Shadowrun on Facebook said it needed 800 words to describe the awesomeness of Shadowrun.
BlueMax
BlueMax
This is Shadowrun. This is my game.
It’s a cut above the rest. It shoots people in the face for money.
My elves are leaner and meaner. They put machines in their bodies, hunt wyrms, and get corrupted by demons.
My trolls use Panther Assault Cannons, but are even better with a bow.
My dwarves are lawyers who make back room deals with dragons.
My orks aren’t some fantasy lemmings. They have AK-97s, mouths to feed, and a will to do what it takes.
My dragons are nastier, They’re at the top of the food chain, and if you torque them off, they'll fucking sue you. Then they'll eat you.
They'll tell you that they used to rule the world, but now they take over cities and corps and take dividends instead of elf virgins.

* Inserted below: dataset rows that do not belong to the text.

## mips_pipeline
    module mips_pipeline(clk, rst, imem_addr, imem_rdata, dmem_addr, dmem_wdata, dmem_we, dmem_rdata);
    input clk, rst;
    output [31:0] imem_addr;
    input  [31:0] imem_rdata;
    output [31:0] dmem_addr, dmem_wdata;
    output dmem_we;
    input  [31:0] dmem_rdata;
    wire [31:0] pc, pc_incr, ID_pc_incr, pc_next, dmem_rdata_w, jump_addr, branch_addr, wd;
    wire [31:0] instr, ID_instr, IF_instr;
    wire [31:0] alu_b, b_tgt, EX_b_tgt;
    wire RegWrite, Branch, PCSrc, RegDst, MemtoReg, MemRead, MemWrite, ALUSrc, Zero, Jump, bne, ID_RegWrite;
    wire [1:0] ALUOp;
    wire [2:0] Operation;
    reg32 PC( .clk(clk), .rst(rst), .d_in(pc_next), .d_out(pc) );
    wire stay;
    wire[31:0] pc_add;
    assign imem_addr = pc;
    assign IF_instr = imem_rdata;
    Hazard hazard( .clk(clk), .rst(rst), .stay(stay), .instr(IF_instr), .instr_out(instr) );
    add32 PCADD( .a(pc), .b(32'd4), .result(pc_incr) );  
    mux2 #(32) STMUX( .sel(stay), .a(pc), .b(pc_incr), .out(pc_add) );
    mux2 #(32) PCMUX( .sel(PCSrc), .a(b_tgt), .b(pc_add), .out(branch_addr) );
    mux2 #(32) JMUX( .sel(Jump), .a(jump_addr), .b(branch_addr), .out(pc_next) );
      reg_IF_ID REG_IF_ID( .clk(clk), .rst(rst), .pc_incr(pc_incr), .instr(instr), .pc_incr_out(ID_pc_incr),   .instr_out(ID_instr));
    wire [1:0] EX_ALUOp;
    wire [5:0] opcode;
    wire [4:0] rs, rt, rd, wn;
    wire [15:0] immed;
    wire [25:0] jumpoffset;
    wire [31:0] ext_immed, EX_pc_incr, EX_instr;
    wire [31:0] rd1, rd2;
    wire ID_MemWrite, EX_RegDst, EX_ALUSrc, EX_MemRead, EX_MemWrite, EX_Branch, EX_MemtoReg, EX_RegWrite;
    assign opcode = ID_instr[31:26];
    assign rs = ID_instr[25:21];
    assign rt = ID_instr[20:16];
    assign rd = ID_instr[15:11];
    assign immed = ID_instr[15:0];
    assign jumpoffset = ID_instr[25:0];
    assign jump_addr = { ID_pc_incr[31:28], jumpoffset, 2'b00 };
    sign_extend SignExtend( .immed_in(immed), .ext_immed_out(ext_immed) );
	reg_file RegFile( .clk(clk), .RegWrite(RegWrite), .RN1(rs), .RN2(rt), .WN(wn), 
					  .WD(wd), .RD1(rd1), .RD2(rd2) );
    control CTL(.opcode(opcode), .RegDst(RegDst), .ALUSrc(ALUSrc), .MemtoReg(MemtoReg), 
                .RegWrite(ID_RegWrite), .MemRead(MemRead), .MemWrite(ID_MemWrite), .Branch(Branch), 
  ...
clock: 10.4 ns
lec_check: 0
abc_area: 0
cap_margin: 10
cell_pad_in_sites_global_placement: 1
core_aspect_ratio: 1.71
core_margin: 2
core_utilization: 33
gpl_timing_driven: 0
setup_slack_margin: 1.41
slew_margin: 20
tns_end_percent: 45
run.sh (not shown) runs the stock make flow with config.mk's settings and CLKGATE_MAP_FILE=.
The first run completed, yet does not pass: negative setup slack.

And even when they get slain they still win (Dunk for Prez!)
My heroes are Captain Chaos, Hatchet Man, and the Smiling Bandit.
Be they cold and cool professionals or sport pink Mohawks,
No matter how I play, you’ll have to pry my deck from deckers cold dead fingers.

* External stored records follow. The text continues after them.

== try-onyx ==
## fc_head
module fc_head #(
    parameter DATA_WIDTH = 16,
    parameter NUM_INPUTS = 1024,
    parameter NUM_OUTPUTS = 4
)(
    input clk,
    input rst,
    input [DATA_WIDTH-1:0] myinput,
    input [DATA_WIDTH*NUM_OUTPUTS-1:0] myweights,
    input myinputValid,
    output [DATA_WIDTH*NUM_OUTPUTS-1:0] softmax_out,
    output softmax_valid,
    output [7:0] led_control,
    output [DATA_WIDTH*NUM_OUTPUTS-1:0] logits
);
For scale: about 220 I/O pins.
export LEC_CHECK = 0
export CAP_MARGIN = 20
export CORE_MARGIN = 2
export CORE_UTILIZATION = 70
export CTS_CLUSTER_SIZE = 32
export SETUP_SLACK_MARGIN = 1.77
export SLEW_MARGIN = 20
create_clock -name core_clock -period 6.56 [get_ports {clk}]
run.sh (not shown) runs the stock make flow with config.mk's settings and CLKGATE_MAP_FILE=.
try-onyx ran in full, but the layout does not pass; the checks complain about negative setup slack.
> inputs changed (try-onyx -> try-lagoon)
- CTS_CLUSTER_SIZE no longer set, was 32
- SETUP_SLACK_MARGIN now 0.55, was 1.77
- CORE_UTILIZATION now 72, was 70
- PLACE_DENSITY_LB_ADDON now 0.01, previously not set
- the clock period (ns, I/O delays scaled along) now 2.17, was 6.56
As for a clean layout from try-lagoon and try-onyx, there is none.
What the final checks of try-onyx revealed, after a flow that finished every stage, was a layout that fails on negative setup slack.
try-lagoon: it failed with a tool error in global routing (5_1_grt), so there are no final results.
The worst setup slack before clock tree synthesis in try-lagoon sits 4.39 ns below the value recorded for try-onyx.
[try-lagoon] width of the die fell about 1.4% relative to try-onyx
When try-lagoon is measured against try-onyx, its starting utilization of the core area turns out 2.2 points higher.
try-onyx → try-lagoon: final HPWL from detailed placement shows an increase of about 33%; cell resize tally after clock tree synthesis grew by about 23%.
On number of levels the H-tree was split into, try-lagoon and try-onyx are neck and neck.
Compared with try-onyx, try-lagoon shows post-CTS setup buffer count that has gone down by more than 10%.
### try-lagoon -> try-xenon
- PLACE_DENSITY_LB_ADDON no longer set, was 0.01
- CAP_MARGIN now 15, was 20
- CTS_CLUSTER_SIZE now 37, previously not set
- HOLD_SLACK_MARGIN now -0.1, previously not set
- SETUP_SLACK_MARGIN no longer set, was 0.55
- the clock period (ns, I/O delays scaled along) now 6.36, was 2.17
==> results <==
try-xenon -> stages 100% | layout checks FAIL | negative setup slack
Re count of hold buffers inserted by post-cts repair: no difference whatsoever between try-xenon and try-lagoon.
For area after synthesis, try-xenon and try-lagoon come out practically identical.
On H-tree level count, try-xenon tracks try-lagoon almost exactly.
Between try-xenon and try-lagoon, it is try-xenon whose pre-CTS worst setup slack is higher, by 4.04 ns.
Arithmetic-cell share of the synthesized area counting full adders, half adders and majority gates: try-xenon vs try-lagoon — no meaningful difference
Compared try-xenon against try-lagoon; register share after synthesis within noise.
Diff try-lagoon -> try-xenon | half-perimeter wire length after detailed placement | decrease of about 23%
On buffer levels on the longest clock path, try-lagoon and try-xenon are neck and neck.
Changes observed in try-xenon relative to try-lagoon: vertical die dimension did not really move; post-cts gate resize count dropped 425.
## Diff of input files: try-raven against try-xenon
- MAX_ROUTING_LAYER: unset -> met4
- PLACE_DENSITY: unset -> 0.62
- CAP_MARGIN: 15 -> 20
- CORE_UTILIZATION: 72 -> 70
- SETUP_SLACK_MARGIN: unset -> -0.32
- SLEW_MARGIN: 20 -> 35
- the clock period (ns, I/O delays scaled along): 6.36 -> 4.96
## What came out
The flow ended early for try-raven: it failed with a tool error in global routing (5_1_grt).
try-xenon has a higher floorplan core density than try-raven.
Die outline width in try-raven vs try-xenon: up 1.4%
As far as basic-gate share of the synthesized area counting and, or, nand and nor cells goes, try-xenon and try-raven are indistinguishable; the numbers are identical.
try-raven vs. try-xenon: half-perimeter wire length after detailed placement rose by about 7.5%; number of placed cells counting well taps rose by 417; synthesized flop and latch total stayed essentially flat; overall die height rose by 1.4%; floorplan core area rose by 3.1%.
Total number of H-tree levels came out exactly the same in try-raven and try-xenon.

---

Starting RTL as in the previous note.
==> flow/config.mk <==
export PLATFORM = sky130hd
export DESIGN_NAME = fc_head
export DESIGN_NICKNAME = fc_head
export VERILOG_FILES = /design/flow/design.v
export SDC_FILE = /design/flow/constraint.sdc
export NUM_CORES = 4
export LEC_CHECK = 0
export ABC_AREA = 0
export CAP_MARGIN = 5
export CELL_PAD_IN_SITES_DETAIL_PLACEMENT = 0
export CELL_PAD_IN_SITES_GLOBAL_PLACEMENT = 0
export CORE_MARGIN = 2
export CORE_UTILIZATION = 71
export CTS_CLUSTER_DIAMETER = 222
export CTS_CLUSTER_SIZE = 36
export GPL_TIMING_DRIVEN = 1
export HOLD_SLACK_MARGIN = -0.1
export SETUP_SLACK_MARGIN = 0.74
export SLEW_MARGIN = 20
==> flow/constraint.sdc <==
create_clock -name core_clock -period 6.62 [get_ports {clk}]
set_input_delay 1.3240 -clock core_clock [delete_from_list [all_inputs] [get_ports {clk}]]
set_output_delay 1.3240 -clock core_clock [all_outputs]
set_load 0.01 [all_outputs]
The first run never finished: it broke off in global routing.
Rerun with:
==> flow/config.mk (replaced) <==
export PLATFORM = sky130hd
export DESIGN_NAME = fc_head
export DESIGN_NICKNAME = fc_head
export VERILOG_FILES = /design/flow/design.v
export SDC_FILE = /design/flow/constraint.sdc
export NUM_CORES = 4
export LEC_CHECK = 0
export CAP_MARGIN = 15
export CORE_MARGIN = 2
export CORE_UTILIZATION = 72
export CTS_CLUSTER_SIZE = 41
export HOLD_SLACK_MARGIN = -0.09
export MAX_ROUTING_LAYER = met4
export SLEW_MARGIN = 20
==> flow/constraint.sdc (replaced) <==
create_clock -name core_clock -period 6.36 [get_ports {clk}]
set_input_delay 1.2720 -clock core_clock [delete_from_list [all_inputs] [get_ports {clk}]]
set_output_delay 1.2720 -clock core_clock [all_outputs]
set_load 0.01 [all_outputs]
=> This time the run produced a layout that fails on negative setup slack. Area after synthesis stays the same. Die size fell slightly. Synthesized cell count stays the same.
Rerun with:
==> flow/config.mk (replaced) <==
export PLATFORM = sky130hd
export DESIGN_NAME = fc_head
export DESIGN_NICKNAME = fc_head
export VERILOG_FILES = /design/flow/design.v
export SDC_FILE = /design/flow/constraint.sdc
export NUM_CORES = 4
export LEC_CHECK = 0
export CAP_MARGIN = 20
export CORE_MARGIN = 2
export CORE_UTILIZATION = 72
export CTS_CLUSTER_SIZE = 35
export SETUP_SLACK_MARGIN = 0.86
export SLEW_MARGIN = 20
==> flow/constraint.sdc (replaced) <==
create_clock -name core_clock -period 6.97 [get_ports {clk}]
set_input_delay 1.3940 -clock core_clock [delete_from_list [all_inputs] [get_ports {clk}]]
set_output_delay 1.3940 -clock core_clock [all_outputs]
set_load 0.01 [all_outputs]
Effect: With this change the flow produced a layout that fails on antenna violations. Design area rose slightly. Sequential share of layout area drops by 0.16 points. Sequential cell count is unchanged. Core utilization rises by 1.4 points. Maximum frequency is about the same. Via count climbs by a few percent. Critical path depth falls by 1. Synthesized cell count does not change.
Rerun with:
--- a/flow/config.mk
+++ b/flow/config.mk
@@ -6,8 +6,9 @@
 export NUM_CORES = 4
 export LEC_CHECK = 0
-export CAP_MARGIN = 20
+export CAP_MARGIN = 15
 export CORE_MARGIN = 2
 export CORE_UTILIZATION = 72
-export CTS_CLUSTER_SIZE = 35
-export SETUP_SLACK_MARGIN = 0.86
+export CTS_CLUSTER_DIAMETER = 151
+export HOLD_SLACK_MARGIN = -0.09
+export MAX_ROUTING_LAYER = met4
 export SLEW_MARGIN = 20
==> flow/constraint.sdc (replaced) <==
create_clock -name core_clock -period 6.01 [get_ports {clk}]
set_input_delay 1.2020 -clock core_clock [delete_from_list [all_inputs] [get_ports {clk}]]
set_output_delay 1.2020 -clock core_clock [all_outputs]
set_load 0.01 [all_outputs]
Result: This time the run failed in global routing. Synthesized area stays the same. Synthesized cell count stays the same. Die area is unchanged.

---

fc_head again, from the RTL that the note above started with.
make LEC_CHECK=0 CAP_MARGIN=20 CORE_MARGIN=2 CORE_UTILIZATION=70 CTS_CLUSTER_SIZE=37 HOLD_SLACK_MARGIN=0.29 MAX_ROUTING_LAYER=met4 SETUP_SLACK_MARGIN=-0.32 SLEW_MARGIN=35 finish   # period 4.96 ns
The first run never finished: it broke off in global routing on GRT-0232.
Rerun with:
==> flow/config.mk (replaced) <==
export PLATFORM = sky130hd
export DESIGN_NAME = fc_head
export DESIGN_NICKNAME = fc_head
export VERILOG_FILES = /design/flow/design.v
export SDC_FILE = /design/flow/constraint.sdc
export NUM_CORES = 4
export LEC_CHECK = 0
export CAP_MARGIN = 15
export CORE_MARGIN = 2
export CORE_UTILIZATION = 72
export HOLD_SLACK_MARGIN = -0.09
export MAX_ROUTING_LAYER = met4
export SLEW_MARGIN = 20
==> flow/constraint.sdc (replaced) <==
create_clock -name core_clock -period 6.36 [get_ports {clk}]
set_input_delay 1.2720 -clock core_clock [delete_from_list [all_inputs] [get_ports {clk}]]
set_output_delay 1.2720 -clock core_clock [all_outputs]
set_load 0.01 [all_outputs]
What happened:
- This time the run finished but failed the layout checks on setup timing
- area after synthesis is unchanged
- die size is lower by 2.7%
- synthesized cell count does not change
Rerun with:
--- a/flow/config.mk
+++ b/flow/config.mk
@@ -7,7 +7,5 @@
 export LEC_CHECK = 0
-export CAP_MARGIN = 15
+export CAP_MARGIN = 20
 export CORE_MARGIN = 2
-export CORE_UTILIZATION = 72
-export HOLD_SLACK_MARGIN = -0.09
-export MAX_ROUTING_LAYER = met4
+export CORE_UTILIZATION = 15
 export SLEW_MARGIN = 20
==> flow/constraint.sdc (replaced) <==
create_clock -name core_clock -period 7.63 [get_ports {clk}]
set_input_delay 1.5260 -clock core_clock [delete_from_list [all_inputs] [get_ports {clk}]]
set_output_delay 1.5260 -clock core_clock [all_outputs]
set_load 0.01 [all_outputs]
Outcome:
- Now the flow passed the timing, DRC and antenna checks
- register-to-register slack gets better by 0.73 ns
- via count drops by 8.8%
- first-iteration DRC count falls by 33%
- hold slack gets worse by 0.021 ns
- clock-buffer cell count rose by 18
- design area goes up by 2.8%
Rerun with:
--- a/flow/config.mk
+++ b/flow/config.mk
@@ -9,3 +9,4 @@
 export CORE_MARGIN = 2
-export CORE_UTILIZATION = 15
+export CORE_UTILIZATION = 70
+export CTS_CLUSTER_SIZE = 37
 export SLEW_MARGIN = 20
==> flow/constraint.sdc (replaced) <==
create_clock -name core_clock -period 6.36 [get_ports {clk}]
set_input_delay 1.2720 -clock core_clock [delete_from_list [all_inputs] [get_ports {clk}]]
set_output_delay 1.2720 -clock core_clock [all_outputs]
set_load 0.01 [all_outputs]
What happened: Now the flow produced a layout that fails on setup timing; critical path depth rose by 1; wire length decreases by 7.5%; register-to-register slack degrades by 0.69 ns; non-clock buffer count came out higher by 353.
Rerun with:
--- a/flow/config.mk
+++ b/flow/config.mk
@@ -9,4 +9,6 @@
 export CORE_MARGIN = 2
-export CORE_UTILIZATION = 70
+export CORE_UTILIZATION = 68
 export CTS_CLUSTER_SIZE = 37
-export SLEW_MARGIN = 20
+export MAX_ROUTING_LAYER = met4
+export SETUP_SLACK_MARGIN = -0.32
+export SLEW_MARGIN = 35
==> flow/constraint.sdc (replaced) <==
create_clock -name core_clock -period 4.96 [get_ports {clk}]
set_input_delay 0.9920 -clock core_clock [delete_from_list [all_inputs] [get_ports {clk}]]
set_output_delay 0.9920 -clock core_clock [all_outputs]
set_load 0.01 [all_outputs]
With this change the flow stopped in global routing (ODB-0269).
Area after synthesis is unchanged.
Die area rises by 2.9%.
Synthesized cell count is unchanged.
Rerun with:
--- a/flow/config.mk
+++ b/flow/config.mk
@@ -9,6 +9,4 @@
 export CORE_MARGIN = 2
-export CORE_UTILIZATION = 68
-export CTS_CLUSTER_SIZE = 37
-export MAX_ROUTING_LAYER = met4
-export SETUP_SLACK_MARGIN = -0.32
-export SLEW_MARGIN = 35
+export CORE_UTILIZATION = 40
+export SETUP_SLACK_MARGIN = 1.36
+export SLEW_MARGIN = 20
==> flow/constraint.sdc (replaced) <==
create_clock -name core_clock -period 7.63 [get_ports {clk}]
set_input_delay 1.5260 -clock core_clock [delete_from_list [all_inputs] [get_ports {clk}]]
set_output_delay 1.5260 -clock core_clock [all_outputs]
set_load 0.01 [all_outputs]
=> The changed run ran to the end with no violations; die area rises by 69%; synthesized cell count stays the same; synthesized area is unchanged.

---

The RTL this note starts from:
==> flow/design.v <==
`timescale 1ns / 1ps
module neuron #(
    parameter DATA_WIDTH = 16,
    parameter signed [DATA_WIDTH-1:0] BIAS = 0    
)(
    input clk,
    input rst,
    input [DATA_WIDTH-1:0] data_in,       
    input [DATA_WIDTH-1:0] weight_in,     
    input data_in_valid,
    input data_in_last,                   
    output reg [DATA_WIDTH-1:0] neuron_out,
    output reg neuron_out_valid
);
    localparam SW = 2*DATA_WIDTH;
    function [SW-1:0] sat_add;
        input [SW-1:0] a;
        input [SW-1:0] b;
        reg [SW-1:0] s;
        begin
            s = a + b;
            if (!a[SW-1] && !b[SW-1] && s[SW-1])
                sat_add = {1'b0, {(SW-1){1'b1}}};
            else if (a[SW-1] && b[SW-1] && !s[SW-1])
                sat_add = {1'b1, {(SW-1){1'b0}}};
            else
                sat_add = s;
        end
    endfunction
    reg [SW-1:0] mul;
    reg mul_valid, mul_last;
    reg [SW-1:0] sum;
    reg [SW-1:0] total;
    reg total_valid;
    wire [SW-1:0] sum_next = sat_add(sum, mul);
    wire [SW-1:0] bias_q = {{2{BIAS[DATA_WIDTH-1]}}, BIAS, {(DATA_WIDTH-2){1'b0}}};
    wire [SW-1:0] biased = sat_add(total, bias_q);
    always @(posedge clk) begin
        mul <= $signed(data_in) * $signed(weight_in);
        if (rst) begin
            mul_valid <= 0;
            mul_last <= 0;
            sum <= 0;
            total <= 0;
            total_valid <= 0;
            neuron_out <= 0;
            neuron_out_valid <= 0;
        end else begin
            mul_valid <= data_in_valid;
            mul_last <= data_in_valid && data_in_last;
            total_valid <= 0;
            if (mul_valid) begin
                if (mul_last) begin
                    sum <= 0;
                    total <= sum_next;
                    total_valid <= 1;
                end else begin
                    sum <= sum_next;
                end
            end
            neuron_out_valid <= total_valid;
            if (total_valid) begin
                if (biased[SW-1:SW-3] == 3'b000 || biased[SW-1:SW-3] == 3'b111)
                    neuron_out <= biased[SW-3:DATA_WIDTH-2];
                else if (biased[SW-1])
                    neuron_out <= {1'b1, {(DATA_WIDTH-1){1'b0}}};
                else
                    neuron_out <= {1'b0, {(DATA_WIDTH-1){1'b1}}};
            end
        end
    end
endmodule
`timescale 1ns / 1ps
module Softmax #(
    parameter dataWidth = 16,         
    parameter numInputs = 4          
)(
    input clk,
    input rst,
    input [dataWidth*numInputs-1:0] in,    
    input in_valid,                        
    output reg [dataWidth*numInputs-1:0] out,  
    output reg valid,                      
    output reg [7:0] led_control           
);
localparam STAGE_IDLE = 2'b00,
           STAGE_EXP = 2'b01,
           STAGE_SUM = 2'b10,
           STAGE_NORM = 2'b11;
reg [1:0] state;
reg [dataWidth-1:0] input_array [0:numInputs-1];
reg [dataWidth-1:0] exp_values [0:numInputs-1];  
reg [dataWidth+2-1:0] sum_exp;  
reg [dataWidth-1:0] softmax_output [0:numInputs-1];
reg [1:0] max_class;
reg [4:0] shift_amt;
function [dataWidth-1:0] exp_lut;
    input [3:0] idx;
    begin
        case (idx)
            4'd0:  exp_lut = 16'h0800;  
            4'd1:  exp_lut = 16'h09D0;  
            4'd2:  exp_lut = 16'h0C20;  
            4'd3:  exp_lut = 16'h0F80;  
            4'd4:  exp_lut = 16'h1480;  
            4'd5:  exp_lut = 16'h1C80;  
            4'd6:  exp_lut = 16'h2A00;  
            4'd7:  exp_lut = 16'h4000;  
            4'd8:  exp_lut = 16'h6800;  
            4'd9:  exp_lut = 16'hAC00;  
            4'd10: exp_lut = 16'h1280;  
            4'd11: exp_lut = 16'h1F80;  
            4'd12: exp_lut = 16'h2C00;  
            4'd13: exp_lut = 16'h4C00;  
            4'd14: exp_lut = 16'h8000;  
            default: exp_lut = 16'hD800;  
        endcase
    end
endfunction
function [dataWidth-1:0] exp_function;
    input [dataWidth-1:0] x;
    reg [3:0] lut_idx;
    begin
        lut_idx = x[15:12] + 4'd8;  
        exp_function = exp_lut(lut_idx);
    end
endfunction
function [4:0] get_shift_amount;
    input [dataWidth+2-1:0] sum;
    reg [4:0] shift;
    begin
        shift = 0;
        if (sum[17:14] == 4'b0000) shift = 4;  
        else if (sum[17:15] == 3'b001) shift = 3;  
        else if (sum[17:16] == 2'b01) shift = 2;  
        else if (sum[17] == 1'b1) shift = 1;  
        else shift = 0;  
        get_shift_amount = shift;
    end
endfunction
always @(posedge clk) begin
    if (rst) begin
        state <= STAGE_IDLE;
        out <= 0;
        valid <= 0;
        led_control <= 8'b0;
        sum_exp <= 0;
        for (integer i = 0; i < numInputs; i = i + 1) begin
            input_array[i] <= 0;
            exp_values[i] <= 0;
        end
    end else begin
        valid <= 0;
        case (state)
            STAGE_IDLE: begin
                if (in_valid) begin
                    input_array[0] <= in[15:0];
                    input_array[1] <= in[31:16];
                    input_array[2] <= in[47:32];
                    input_array[3] <= in[63:48];
                    state <= STAGE_EXP;
                end
            end
            STAGE_EXP: begin
                exp_values[0] <= exp_function(input_array[0]);
                exp_values[1] <= exp_function(input_array[1]);
                exp_values[2] <= exp_function(input_array[2]);
                exp_values[3] <= exp_function(input_array[3]);
                state <= STAGE_SUM;
            end
            STAGE_SUM: begin
                sum_exp <= exp_values[0] + exp_values[1] + exp_values[2] + exp_values[3];
                state <= STAGE_NORM;
            end
            STAGE_NORM: begin
                shift_amt = get_shift_amount(sum_exp);
                softmax_output[0] = exp_values[0] >> shift_amt;
                softmax_output[1] = exp_values[1] >> shift_amt;
                softmax_output[2] = exp_values[2] >> shift_amt;
                softmax_output[3] = exp_values[3] >> shift_amt;
                out <= {softmax_output[3], softmax_output[2], softmax_output[1], softmax_output[0]};
                max_class = 0;
                if (softmax_output[1] > softmax_output[max_class]) max_class = 1;
                if (softmax_output[2] > softmax_output[max_class]) max_class = 2;
                if (softmax_output[3] > softmax_output[max_class]) max_class = 3;
                case (max_class)
                    2'b00: led_control <= 8'b00000001;  
                    2'b01: led_control <= 8'b00000010;  
                    2'b10: led_control <= 8'b00000100;  
                    2'b11: led_control <= 8'b00001000;  
                    default: led_control <= 8'b00000000;
                endcase
                valid <= 1;
                state <= STAGE_IDLE;
            end
        endcase
    end
end
endmodule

I don't need Raise Dead, and I’ll never be 1st Level.
I'll work the Shadows until my Street Cred gets to high, then I'll burn an orphanage to the ground to bring my rating back down.
I'll Never Make a Deal with a Dragon,
And I'll walk from a Cake Run”faster than Harlequin can say"I'm Back!"”
I Shoot straight, conserve ammo, and I know that my game is the best,
Because the owner plays an Embezzling Corporate Master Mind in REAL LIFE!
You don't have to know me, because I’m SINless.
You don't have to like me, because when my
But you do have to know that Shadowrun is the best game, because no where else can you vote for a dragon for President, meet an Immortal Elf that wears Pink Floyd shirts and plays Stair Way to Heaven, and conduct magical rituals with ACME brand paint.
Shadowrun gave me NERPS, it gave me the original Corporate Dragon, and it gave me Lone Star cops on fucking unicorns!
Face it you fraggers, Shadowrun is a sub-divided, pain-wracked schizophrenic, Self-Serving, epileptic, sado-masochistic haven for the divinely warped.
And I love it, and each and every one of you bitter, thrice-damned souls.